Yo estaba en la máquina parado, el maquinista y el fogonero habían empezado su
trabajo a las 8 de la mañana, ya eran las 4 de la mañana siguiente, estaban muy
cansados. Recuerdo que no había ninguna iluminación adentro de la caseta y la
máquina no andaba muy bien, habían apagado el faro para no gastar vapor
innecesario y yo seguía parado con sólo un poquito de luz en el fogón. Después
de rato me di cuenta que yo era el único en la máquina despierto, el maquinista
estaba dormido, el fogonero estaba dormido, ¡qué iba a hacer!, lo responsable
era haber tocado al maquinista pero estaba muy agotado y yo siempre había
tenido ambición de manejar una máquina de vapor. Lo que pasa es que una máquina
más o menos se manejaba solita. Sabía que había un crucero cercano pero cuando
me di cuenta, ya lo habíamos cruzado y
no se despertaron. Cuando llegamos al pueblo más cercano el ruido del tren
se amplió, los responsables se despertaron y aplicaron los frenos como si no
hubiera pasado nada…”
Frank es dueño de una mirada bondadosa que lo ha empujado
constantemente al encuentro con la vida, pero sobre todo al encuentro con
México, país al que adoptó con mucho cariño, viajando solitario por muchos días
y noches casi siempre con una cámara fotográfica colgada del cuello. Sencillo, me comparte que ha escrito un libro
sobre su vida en los trenes en aquellos años de vapor y actualmente busca editorial
a la que le interese publicarlo, porque en su país le han dicho que los asuntos
de este lado no interesan a los lectores norteamericanos.
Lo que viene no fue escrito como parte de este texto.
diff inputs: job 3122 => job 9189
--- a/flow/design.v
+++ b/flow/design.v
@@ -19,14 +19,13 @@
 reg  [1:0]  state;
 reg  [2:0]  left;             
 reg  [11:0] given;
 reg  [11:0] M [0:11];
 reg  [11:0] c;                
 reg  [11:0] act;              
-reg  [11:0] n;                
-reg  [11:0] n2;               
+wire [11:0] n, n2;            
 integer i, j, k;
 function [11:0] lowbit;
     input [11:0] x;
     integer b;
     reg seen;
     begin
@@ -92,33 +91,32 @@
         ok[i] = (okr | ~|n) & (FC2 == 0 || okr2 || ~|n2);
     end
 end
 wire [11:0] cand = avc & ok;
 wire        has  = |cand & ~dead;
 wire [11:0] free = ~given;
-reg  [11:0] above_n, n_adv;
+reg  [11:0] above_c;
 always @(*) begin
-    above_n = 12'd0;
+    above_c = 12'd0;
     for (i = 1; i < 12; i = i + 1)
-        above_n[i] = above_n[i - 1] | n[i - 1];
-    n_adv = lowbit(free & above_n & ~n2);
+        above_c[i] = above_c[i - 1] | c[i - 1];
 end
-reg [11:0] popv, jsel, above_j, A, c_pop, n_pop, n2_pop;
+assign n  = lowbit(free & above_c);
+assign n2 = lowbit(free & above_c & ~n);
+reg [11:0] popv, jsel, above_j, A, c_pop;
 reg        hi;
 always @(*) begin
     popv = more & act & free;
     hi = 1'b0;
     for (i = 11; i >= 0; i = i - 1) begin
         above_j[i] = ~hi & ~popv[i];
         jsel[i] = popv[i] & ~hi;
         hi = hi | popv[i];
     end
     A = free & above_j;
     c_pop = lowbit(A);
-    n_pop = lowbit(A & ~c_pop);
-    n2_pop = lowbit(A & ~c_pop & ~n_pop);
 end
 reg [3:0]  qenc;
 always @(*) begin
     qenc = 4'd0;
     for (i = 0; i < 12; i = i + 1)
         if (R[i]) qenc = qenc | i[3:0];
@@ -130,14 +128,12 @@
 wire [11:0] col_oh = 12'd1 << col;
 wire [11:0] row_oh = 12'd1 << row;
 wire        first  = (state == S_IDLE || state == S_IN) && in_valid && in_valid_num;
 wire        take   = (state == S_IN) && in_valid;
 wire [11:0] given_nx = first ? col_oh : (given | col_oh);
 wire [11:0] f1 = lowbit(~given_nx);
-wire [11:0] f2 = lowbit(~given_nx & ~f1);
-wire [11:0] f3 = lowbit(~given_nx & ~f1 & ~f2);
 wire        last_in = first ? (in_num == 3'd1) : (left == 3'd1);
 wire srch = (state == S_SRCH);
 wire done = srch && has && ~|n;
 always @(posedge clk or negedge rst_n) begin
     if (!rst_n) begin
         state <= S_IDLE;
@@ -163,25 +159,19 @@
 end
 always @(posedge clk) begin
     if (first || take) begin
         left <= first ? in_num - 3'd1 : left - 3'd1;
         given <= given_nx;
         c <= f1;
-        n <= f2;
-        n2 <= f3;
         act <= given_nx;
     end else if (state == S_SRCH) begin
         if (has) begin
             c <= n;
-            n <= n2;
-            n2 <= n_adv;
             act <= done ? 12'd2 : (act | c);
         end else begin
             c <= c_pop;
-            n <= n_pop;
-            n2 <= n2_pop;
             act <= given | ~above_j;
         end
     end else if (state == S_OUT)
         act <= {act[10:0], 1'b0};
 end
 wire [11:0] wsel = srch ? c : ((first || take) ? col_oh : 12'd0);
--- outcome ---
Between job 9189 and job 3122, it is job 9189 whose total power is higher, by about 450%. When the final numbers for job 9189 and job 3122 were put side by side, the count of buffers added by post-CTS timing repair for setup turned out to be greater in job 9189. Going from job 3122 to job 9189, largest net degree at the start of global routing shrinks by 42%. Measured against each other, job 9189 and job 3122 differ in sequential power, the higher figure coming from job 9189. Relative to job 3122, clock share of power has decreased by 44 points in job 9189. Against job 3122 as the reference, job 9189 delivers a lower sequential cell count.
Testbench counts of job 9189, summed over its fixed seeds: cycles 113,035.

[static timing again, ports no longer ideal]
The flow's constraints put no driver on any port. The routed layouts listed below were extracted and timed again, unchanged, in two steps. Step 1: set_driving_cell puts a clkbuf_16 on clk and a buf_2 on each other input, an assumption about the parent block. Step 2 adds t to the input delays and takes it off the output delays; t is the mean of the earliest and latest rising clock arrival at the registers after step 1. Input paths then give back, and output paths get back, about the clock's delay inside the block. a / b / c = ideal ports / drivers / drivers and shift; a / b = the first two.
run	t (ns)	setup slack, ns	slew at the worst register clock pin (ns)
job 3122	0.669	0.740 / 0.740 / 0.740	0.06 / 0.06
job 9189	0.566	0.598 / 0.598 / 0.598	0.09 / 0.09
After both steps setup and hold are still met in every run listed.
This is an optimization exercise on Yosys and OpenROAD, whose aim is small area, a short achievable clock period and few clock cycles, not a production implementation. Where RTL was checked, it was by simulation tests only, not by an equivalence proof against the original.

==> v31: inputs <==
==> flow/design.v <==
module mult_accelerator (
	input clk,
	output read_n,
	output write_n,
	output chipselect,
	input waitrequest,
	output [31:0] address,
	output [1:0] byteenable,
	input readdatavalid,
	input [15:0] readdata,
	output [15:0] writedata,
	input reset_n
);
assign byteenable = 2'b11;
assign chipselect = 1'b1;
localparam [15:0] PIX1 = 16'd1,     W1 = 16'd50,    R1 = 16'd39250,
                  PIX2 = 16'd39450, W2 = 16'd39463, R2 = 16'd49463;
localparam [5:0] PLAST1 = PIX1[5:0] + 6'd48, PLAST2 = PIX2[5:0] + 6'd12;
localparam [9:0] RLAST1 = R1[9:0] + 10'd199, RLAST2 = R2[9:0] + 10'd199;
localparam [13:0] OFS1 = -14'sd6272, OFS2 = -14'sd1600;
localparam [2:0] S_POLL = 3'd0, S_RUN = 3'd1, S_END = 3'd2, S_WR = 3'd3,
                 S_FL0 = 3'd4, S_FLAG = 3'd5;
reg [2:0]  state;
reg        layer2;       
reg        cmd;          
reg        ph;           
reg [1:0]  sd;           
reg        gl;           
reg        rl;           
reg [5:0]  pa;           
reg [9:0]  ra;           
reg [15:0] wptr;         
reg [15:0] aq;           
reg        rd, wr;       
reg [1:0]  t1, t2;       
reg        clr;          
reg [15:0] pix;          
reg [1:0]  q;            
reg [4:0]  y01, y23;     
reg        yv;           
reg        cy;           
reg [5:0]  acc_lo;
reg [7:0]  acc_hi;
assign read_n = !rd;
assign write_n = !wr;
assign address = {2'b11, 13'd0, aq, 1'b0};
assign writedata = {{2{acc_hi[7]}}, acc_hi, acc_lo};
wire adv = !(rd || wr) || !waitrequest;
wire [9:0] phi = layer2 ? PIX2[15:6] : PIX1[15:6];
wire [5:0] plo = layer2 ? PIX2[5:0] : PIX1[5:0];
wire wl = (sd == 2'd0);                
wire acc_done = !t1[1] && !t2[1] && !yv;
always @(posedge clk) begin
	if (!reset_n) begin
		state <= S_POLL;
		rd <= 1'b0;
		wr <= 1'b0;
	end else if (state == S_POLL && cmd) begin
		state <= S_RUN;
		rd <= 1'b1;
		aq <= {phi, plo};
	end else if (adv) begin
		case (state)
			S_POLL: begin
				rd <= 1'b1;
				aq <= 16'd0;
			end
			S_RUN: begin
				if (ph || !wl)
					aq <= wptr;
				else if (gl) begin
					state <= S_END;
					aq <= {phi, plo};
				end else
					aq <= {phi, pa};
			end
			S_END: begin
				rd <= 1'b0;
				if (acc_done) begin
					state <= S_WR;
					aq <= {layer2 ? R2[15:10] : R1[15:10], ra};
					wr <= 1'b1;
				end
			end
			S_WR: begin
				wr <= 1'b0;
				if (rl)
					state <= S_FL0;
				else begin
					state <= S_RUN;
					aq <= wptr;
					rd <= 1'b1;
				end
			end
			S_FL0: begin
				state <= S_FLAG;
				aq <= 16'd0;
				wr <= 1'b1;
			end
			default: begin
				state <= S_POLL;
				wr <= 1'b0;
			end
		endcase
	end
end
always @(posedge clk) begin
	if (!reset_n) begin
		cmd <= 1'b0;
		t1 <= 2'b00;
		t2 <= 2'b00;
	end else begin
		cmd <= (state == S_POLL) && !cmd && readdatavalid &&
		       (&readdata[15:2]) && (readdata[1] ^ readdata[0]);
		t2 <= t1;
		t1 <= (!waitrequest && rd && (state == S_RUN || state == S_END)) ? {!ph, ph} : 2'b00;
	end
end
always @(posedge clk) begin
	if (state == S_POLL) begin
		if (readdatavalid && !cmd)
			layer2 <= readdata[0];
		ph <= 1'b1;
		gl <= 1'b0;
		pa <= plo + 6'd1;
		ra <= layer2 ? R2[9:0] : R1[9:0];
		wptr <= layer2 ? W2 : W1;
	end else if (adv) begin
		if ((state == S_RUN && (ph || !wl)) || (state == S_WR && !rl))
			wptr <= wptr + 16'd1;
		if ((state == S_RUN || state == S_END) && ph) begin
			ph <= 1'b0;
			sd <= (layer2 && gl) ? 2'd1 : 2'd3;
		end
		if (state == S_RUN && !ph) begin
			sd <= sd - 2'd1;
			if (wl) begin
				ph <= 1'b1;
				if (gl) begin
					pa <= plo + 6'd1;
					gl <= 1'b0;
				end else begin
					pa <= pa + 6'd1;
					gl <= (pa == (layer2 ? PLAST2 : PLAST1));
				end
			end
		end
		if (state == S_END && acc_done) begin
			ra <= ra + 10'd1;
			rl <= (ra == (layer2 ? RLAST2 : RLAST1));
		end
	end
end
wire arr_pix = t2[0];
wire arr_wt  = t2[1];
reg [3:0] g;
always @(*)
	case (q)
		2'd0: g = pix[15:12];
		2'd1: g = pix[11:8];
		2'd2: g = pix[7:4];
		default: g = pix[3:0];
	endcase
wire [3:0] o0 = g[0] ? {~readdata[3],  readdata[2:0]}   : 4'd8;
wire [3:0] o1 = g[1] ? {~readdata[7],  readdata[6:4]}   : 4'd8;
wire [3:0] o2 = g[2] ? {~readdata[11], readdata[10:8]}  : 4'd8;
wire [3:0] o3 = g[3] ? {~readdata[15], readdata[14:12]} : 4'd8;
wire [6:0] lo_sum = acc_lo + y01 + y23;
always @(posedge clk) begin
	clr <= (state == S_POLL && cmd) || (state == S_WR && adv);
	if (arr_pix)
		pix <= readdata;
	if (arr_pix)
		q <= 2'd0;
	else if (arr_wt)
		q <= q + 2'd1;
	y01 <= arr_wt ? o0 + o1 : 5'd0;
	y23 <= arr_wt ? o2 + o3 : 5'd0;
	yv <= arr_wt;
	if (clr || state == S_FL0) begin
		acc_lo <= {6{state == S_FL0}};
		acc_hi <= (state == S_FL0) ? 8'hFF : (layer2 ? OFS2[13:6] : OFS1[13:6]);
		cy <= 1'b0;
	end else begin
		acc_lo <= lo_sum[5:0];
		acc_hi <= acc_hi + cy;
		cy <= lo_sum[6];
	end
end
endmodule
==> flow/flow/run.sh <==
#!/bin/bash
# Standard layout, with plain buffers on the ports.
set -e
echo 'export BUFFER_PORTS_ARGS = -buffer_cell sky130_fd_sc_hd__buf_2' >> config.mk
bash standard.sh > standard.log 2>&1
==> flow/standard.sh <==
#!/bin/bash
# synth_recipe.tcl (not shown) runs the flow's synth.tcl, then flattens the netlist and writes it again
# the make line also repeats each setting of config.mk as NAME=value (left out here)
make -C /OpenROAD-flow-scripts/flow DESIGN_CONFIG=/design/flow/config.mk WORK_HOME=/design/flow/orfs CLKGATE_MAP_FILE= SYNTH_SCRIPT=/design/flow/synth_recipe.tcl "${@:-finish}"
==> flow/config.mk <==
export PLATFORM = sky130hd
export DESIGN_NAME = mult_accelerator
export DESIGN_NICKNAME = mult_accelerator
export VERILOG_FILES = /design/flow/design.v
export SDC_FILE = /design/flow/constraint.sdc
export NUM_CORES = 4
export LEC_CHECK = 0
export CAP_MARGIN = 20
export CORE_MARGIN = 2
export CORE_UTILIZATION = 65
export CTS_BUF_LIST = sky130_fd_sc_hd__clkbuf_8
export PLACE_DENSITY = 0.75
export SETUP_SLACK_MARGIN = 3.8
export SLEW_MARGIN = 20
export BUFFER_PORTS_ARGS = -buffer_cell sky130_fd_sc_hd__buf_2
==> flow/constraint.sdc <==
create_clock -name core_clock -period 6.0 [get_ports {clk}]
set_input_delay 1.2000 -clock core_clock [delete_from_list [all_inputs] [get_ports {clk}]]
set_output_delay 1.2000 -clock core_clock [all_outputs]
set_load 0.01 [all_outputs]
==> v2 (differences from v31) <==
==> flow/design.v (replaced) <==
module mult_accelerator (
	input clk,
	output read_n,
	output write_n,
	output chipselect,
	input waitrequest,
	output [31:0] address,
	output [1:0] byteenable,
	input readdatavalid,
	input [15:0] readdata,
	output [15:0] writedata,
	input reset_n
);
assign byteenable = 2'b11;
assign chipselect = 1'b1;
localparam [15:0] PIX1 = 16'd1,     W1 = 16'd50,    R1 = 16'd39250,
                  PIX2 = 16'd39450, W2 = 16'd39463, R2 = 16'd49463;
localparam [5:0] PLAST1 = PIX1[5:0] + 6'd48, PLAST2 = PIX2[5:0] + 6'd12;
localparam [9:0] RLAST1 = R1[9:0] + 10'd199, RLAST2 = R2[9:0] + 10'd199;
localparam [2:0] S_POLL = 3'd0, S_RUN = 3'd1, S_END = 3'd2, S_WR = 3'd3,
                 S_FL0 = 3'd4, S_FLAG = 3'd5;
reg [2:0]  state;
reg        layer2;       
reg        cmd;          
reg        rd, wr;       
reg [15:0] aq;           
reg        cp;           
reg [3:0]  cg;           
reg [5:0]  pa;           
reg        pdone;        
reg        vcur, vnxt;   
reg [15:0] pcur, pnxt;
reg [3:0]  rm;           
reg [15:0] gptr;         
reg [9:0]  ra;           
reg        rl;           
reg        t1p, t2p, t1w, t2w;  
reg [3:0]  t1g, t2g;     
reg        clr;          
reg [4:0]  y01, y23;     
reg        yv;           
reg [5:0]  acc_lo;
reg [7:0]  acc_hi;
assign read_n = !rd;
assign write_n = !wr;
assign address = {2'b11, 13'd0, aq, 1'b0};
assign writedata = {{2{acc_hi[7]}}, acc_hi, acc_lo};
wire adv = !(rd || wr) || !waitrequest;
wire [9:0] phi = layer2 ? PIX2[15:6] : PIX1[15:6];
wire [5:0] plo = layer2 ? PIX2[5:0] : PIX1[5:0];
wire acc_done = !t1w && !t2w && !yv;
function [3:0] need;
	input [15:0] w;
	need = {|w[3:0], |w[7:4], |w[11:8], |w[15:12]};
endfunction
wire can_w = vcur && (rm != 4'd0);
wire cur_free = vcur && (rm == 4'd0);            
wire cur_p = rd && cp;
wire can_p = !pdone && !(can_w && (vnxt || t1p || t2p || cur_p) ||
                         vnxt && (t1p || t2p || cur_p) ||
                         t1p && (t2p || cur_p) ||
                         t2p && cur_p);
wire [3:0] kbit = {rm[3] && rm[2:0] == 3'd0, rm[2] && rm[1:0] == 2'd0, rm[1] && !rm[0], rm[0]};
wire rm_one = !(rm[0] && (rm[1] || rm[2] || rm[3]) || rm[1] && (rm[2] || rm[3]) || rm[2] && rm[3]);
wire [3:0] knib = ({4{kbit[0]}} & pcur[15:12]) | ({4{kbit[1]}} & pcur[11:8]) |
                  ({4{kbit[2]}} & pcur[7:4])   | ({4{kbit[3]}} & pcur[3:0]);
wire [1:0] gl = gptr[1:0];
wire [1:0] klo = {gl[1] ^ kbit[2] ^ kbit[3] ^ (gl[0] && (kbit[1] || kbit[3])), gl[0] ^ kbit[1] ^ kbit[3]};
wire kcy = gl == 2'd1 ? kbit[3] : gl == 2'd2 ? (kbit[2] || kbit[3]) : gl == 2'd3 ? !kbit[0] : 1'b0;
wire [13:0] ghi1 = gptr[15:2] + 14'd1;
wire [15:0] waddr = {kcy ? ghi1 : gptr[15:2], klo};
wire l2last = layer2 && pdone && !t1p && !t2p && !cur_p && !vnxt;
wire [15:0] gnext = l2last ? {gl[1] ? ghi1 : gptr[15:2], !gl[1], gl[0]} : {ghi1, gl};
wire row_left = !pdone || t1p || t2p || (rd && cp) || vnxt || can_w;
wire run_sel = (state == S_RUN) || (state == S_WR && !rl);
wire cp_sel = (run_sel || state == S_END && !acc_done) && can_p;
wire cw_sel = run_sel && !can_p && can_w;
wire wr_sel = (state == S_END && acc_done) || state == S_FL0;
wire choose_p = adv && cp_sel;
wire choose_w = adv && cw_sel;
wire rel = cur_free;
always @(posedge clk) begin
	if (!reset_n) begin
		state <= S_POLL;
		rd <= 1'b0;
		wr <= 1'b0;
	end else if (state == S_POLL && cmd) begin
		state <= S_RUN;
		rd <= 1'b0;
	end else if (adv) begin
		rd <= cp_sel || cw_sel || state == S_POLL;
		wr <= wr_sel;
		case (state)
			S_RUN: if (!row_left) state <= S_END;
			S_END: if (acc_done) state <= S_WR;
			S_WR: state <= rl ? S_FL0 : S_RUN;
			S_FL0: state <= S_FLAG;
			S_FLAG: state <= S_POLL;
			default: state <= S_POLL;
		endcase
	end
end
always @(posedge clk)
	if (adv) begin
		aq <= cp_sel ? {phi, pa} :
		      cw_sel ? waddr :
		      (state == S_END) ? {layer2 ? R2[15:10] : R1[15:10], ra} : 16'd0;
		cp <= cp_sel;
		cg <= knib;
	end
always @(posedge clk) begin
	if (!reset_n) begin
		cmd <= 1'b0;
		t1p <= 1'b0;
		t2p <= 1'b0;
		t1w <= 1'b0;
		t2w <= 1'b0;
	end else begin
		cmd <= (state == S_POLL) && !cmd && readdatavalid &&
		       (&readdata[15:2]) && (readdata[1] ^ readdata[0]);
		t2p <= t1p;
		t2w <= t1w;
		t1p <= !waitrequest && rd && cp && state != S_POLL;
		t1w <= !waitrequest && rd && !cp && state != S_POLL;
	end
	t2g <= t1g;
	t1g <= cg;
end
wire pin_last = layer2 && pdone && !t1p && !cur_p;
wire [15:0] pin = {readdata[15:8], pin_last ? 8'd0 : readdata[7:0]};
always @(posedge clk) begin
	if (state == S_POLL) begin
		if (readdatavalid && !cmd)
			layer2 <= readdata[0];
		vcur <= 1'b0;
		vnxt <= 1'b0;
		pa <= plo;
		pdone <= 1'b0;
		ra <= layer2 ? R2[9:0] : R1[9:0];
		gptr <= layer2 ? W2 : W1;
	end else begin
		if (choose_p) begin
			pa <= pa + 6'd1;
			pdone <= (pa == (layer2 ? PLAST2 : PLAST1));
		end
		if (state == S_RUN && adv && !row_left) begin
			pa <= plo;
			pdone <= 1'b0;
		end
		if (choose_w)
			rm <= rm & ~kbit;
		if (rel)
			gptr <= gnext;
		if (rel || !vcur) begin
			if (vnxt) begin
				pcur <= pnxt;
				rm <= need(pnxt);
				vcur <= 1'b1;
				vnxt <= t2p;
				pnxt <= pin;
			end else begin
				pcur <= pin;
				rm <= need(pin);
				vcur <= t2p;
			end
		end else if (t2p) begin
			pnxt <= pin;
			vnxt <= 1'b1;
		end
		if (state == S_END && adv && acc_done) begin
			ra <= ra + 10'd1;
			rl <= (ra == (layer2 ? RLAST2 : RLAST1));
		end
	end
end
wire arr_wt = t2w;
wire [3:0] g = t2g;
wire [3:0] o0 = g[0] ? {~readdata[3],  readdata[2:0]}   : 4'd8;
wire [3:0] o1 = g[1] ? {~readdata[7],  readdata[6:4]}   : 4'd8;
wire [3:0] o2 = g[2] ? {~readdata[11], readdata[10:8]}  : 4'd8;
wire [3:0] o3 = g[3] ? {~readdata[15], readdata[14:12]} : 4'd8;
wire [7:0] lo_sum = acc_lo + {yv, y01} + y23;
reg [1:0] cr;     
reg       yd;     
always @(posedge clk) begin
	clr <= (state == S_POLL && cmd) || (state == S_WR && adv);
	y01 <= arr_wt ? o0 + o1 : 5'd0;
	y23 <= arr_wt ? o2 + o3 : 5'd0;
	yv <= arr_wt;
	if (clr || state == S_FL0) begin
		acc_lo <= {6{state == S_FL0}};
		acc_hi <= {8{state == S_FL0}};
		cr <= 2'd0;
		yd <= 1'b0;
	end else begin
		acc_lo <= lo_sum[5:0];
		acc_hi <= acc_hi + cr - yd;
		cr <= lo_sum[7:6];
		yd <= yv;
	end
end
endmodule
Settings changed: SETUP_SLACK_MARGIN 3.8 to 3.6.
==> v38 (differences from v31) <==
--- a/flow/design.v
+++ b/flow/design.v
@@ -35,7 +35,6 @@
 reg [1:0]  t1, t2;       
 reg        clr;          
 reg [15:0] pix;          
-reg [1:0]  q;            
 reg [4:0]  y01, y23;     
 reg        yv;           
 reg        cy;           
@@ -153,14 +152,7 @@
 end
 wire arr_pix = t2[0];
 wire arr_wt  = t2[1];
-reg [3:0] g;
-always @(*)
-	case (q)
-		2'd0: g = pix[15:12];
-		2'd1: g = pix[11:8];
-		2'd2: g = pix[7:4];
-		default: g = pix[3:0];
-	endcase
+wire [3:0] g = pix[15:12];
 wire [3:0] o0 = g[0] ? {~readdata[3],  readdata[2:0]}   : 4'd8;
 wire [3:0] o1 = g[1] ? {~readdata[7],  readdata[6:4]}   : 4'd8;
 wire [3:0] o2 = g[2] ? {~readdata[11], readdata[10:8]}  : 4'd8;
@@ -170,10 +162,8 @@
 	clr <= (state == S_POLL && cmd) || (state == S_WR && adv);
 	if (arr_pix)
 		pix <= readdata;
-	if (arr_pix)
-		q <= 2'd0;
 	else if (arr_wt)
-		q <= q + 2'd1;
+		pix <= {pix[11:0], 4'd0};
 	y01 <= arr_wt ? o0 + o1 : 5'd0;
 	y23 <= arr_wt ? o2 + o3 : 5'd0;
 	yv <= arr_wt;
==> flow/flow/run.sh (replaced) <==
#!/bin/bash
# Standard layout, with plain buffers on the ports and a clock tree without
# dummy balancing loads.
set -e
cat >> config.mk <<'CFG'
export BUFFER_PORTS_ARGS = -buffer_cell sky130_fd_sc_hd__buf_2
export CTS_ARGS = -sink_clustering_enable -repair_clock_nets -buf_list sky130_fd_sc_hd__clkbuf_8 -dont_use_dummy_load
CFG
bash standard.sh > standard.log 2>&1
Settings changed: CTS_ARGS set to -sink_clustering_enable -repair_clock_nets -buf_list sky130_fd_sc_hd__clkbuf_8 -dont_use_dummy_load.
==> out/results.ini <==
[clocking]
clock_latency_ps=360

[cells_and_area]
layout_common_cells=68 x edfxtp_1, 53 x buf_2, 42 x nand2_1
seq-cell-share_pct=44.9
layout-area-overhead-vs-synth_pct=7.46
inverters=22

[worst_setup_path]
rr_worst_depth=8

[outcome]
outcome=no timing/DRC/antenna violations

[detailed_routing]
wl_met1_um=5540

[placed_design]
dpl.hpwl_um=8850

[synthesis]
synth_top_area_share_pct=34.9
synthAdderAreaFrac_pct=6.79

The numbers above come from v38.

==> out/results.ini <==
[outcome]
outcome=no timing/DRC/antenna violations

[synthesis]
synthAdderAreaFrac_pct=7.34

[clocking]
clock_latency_ps=390

[cells_and_area]
seq-cell-share_pct=42.4
layout_common_cells=68 x edfxtp_1, 53 x buf_2, 39 x nor2_1

The numbers above come from v31.

==> out/results.ini <==
[clocking]
clock_latency_ps=450

[detailed_routing]
wl_met1_um=7260

[outcome]
outcome=no timing/DRC/antenna violations

[synthesis]
synth_top_area_share_pct=36.5

[placed_design]
dpl.hpwl_um=11300

[cells_and_area]
seq-cell-share_pct=45.0

The numbers above come from v2.

Testbench counts of v2, summed over its fixed seeds: cycles 420,833.
Testbench counts of v38, summed over its fixed seeds: cycles 573,099.
For v31, only the layout was checked, not whether the RTL still works.

-- re-timing with driven ports --
How much do the figures lean on ideal ports? The routed layouts below were timed once more, with nothing changed but the port constraints.
Step 1 (the two cells are an assumption about what drives the block):
set clk [get_ports {clk}]
set_driving_cell -lib_cell sky130_fd_sc_hd__clkbuf_16 $clk
set_driving_cell -lib_cell sky130_fd_sc_hd__buf_2 [delete_from_list [all_inputs] $clk]
Step 2 moves the port delays by t, midway between the first and last clock arrival at a register: inputs arrive t later, outputs are due t later. That takes back most of the time a late clock gives input paths.
Slacks: no drivers / after step 1 / after step 2; pairs: no drivers / after step 1.
run | t, ns | setup WS [ns] | worst setup path after step 2 | clock arrival spread, ns | worst register clock-pin slew, ns
v31 | 0.417 | 3.609 / 3.609 / 3.496 | input to register | 0.014 / 0.014 | 0.11 / 0.11
v2 | 0.484 | 3.664 / 3.662 / 3.258 | input to register | 0.012 / 0.012 | 0.08 / 0.08
v38 | 0.379 | 3.850 / 3.819 / 3.545 | input to register | 0.034 / 0.035 | 0.10 / 0.10
After both steps setup and hold are still met in every run listed. The setup slack of v2, which loses most, moves by -0.002 ns with the drivers and by -0.406 ns with both steps.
Por último Francisco Barry saca con suma delicadeza de un
folder amarillo algunas de esas imágenes que tomó cuando tenía veinte años en
la División Pacífico, su división favorita según me confiesa, cuya sede fue
Acámbaro. Me explica cómo es que fue tomando cada una de esas fotografías en
donde aparecen mujeres, hombres esperando en las estaciones, cielos pintados de
nubes gordas y yo me maravillo imaginando el barrullo de aquellas poderosas
prietas, y de pronto Frank para un
momento la plática para imitar con su boca el ruido que hacía una máquina de
esas al momento de arrancar exhalando vapor, mucho vapor, vapor por cada uno de
sus poros, “no te puedes imaginar cómo era eso” me dice, y en nuestra cabeza
aparece un boletero que grita: ¡Vaaaaaaamonos!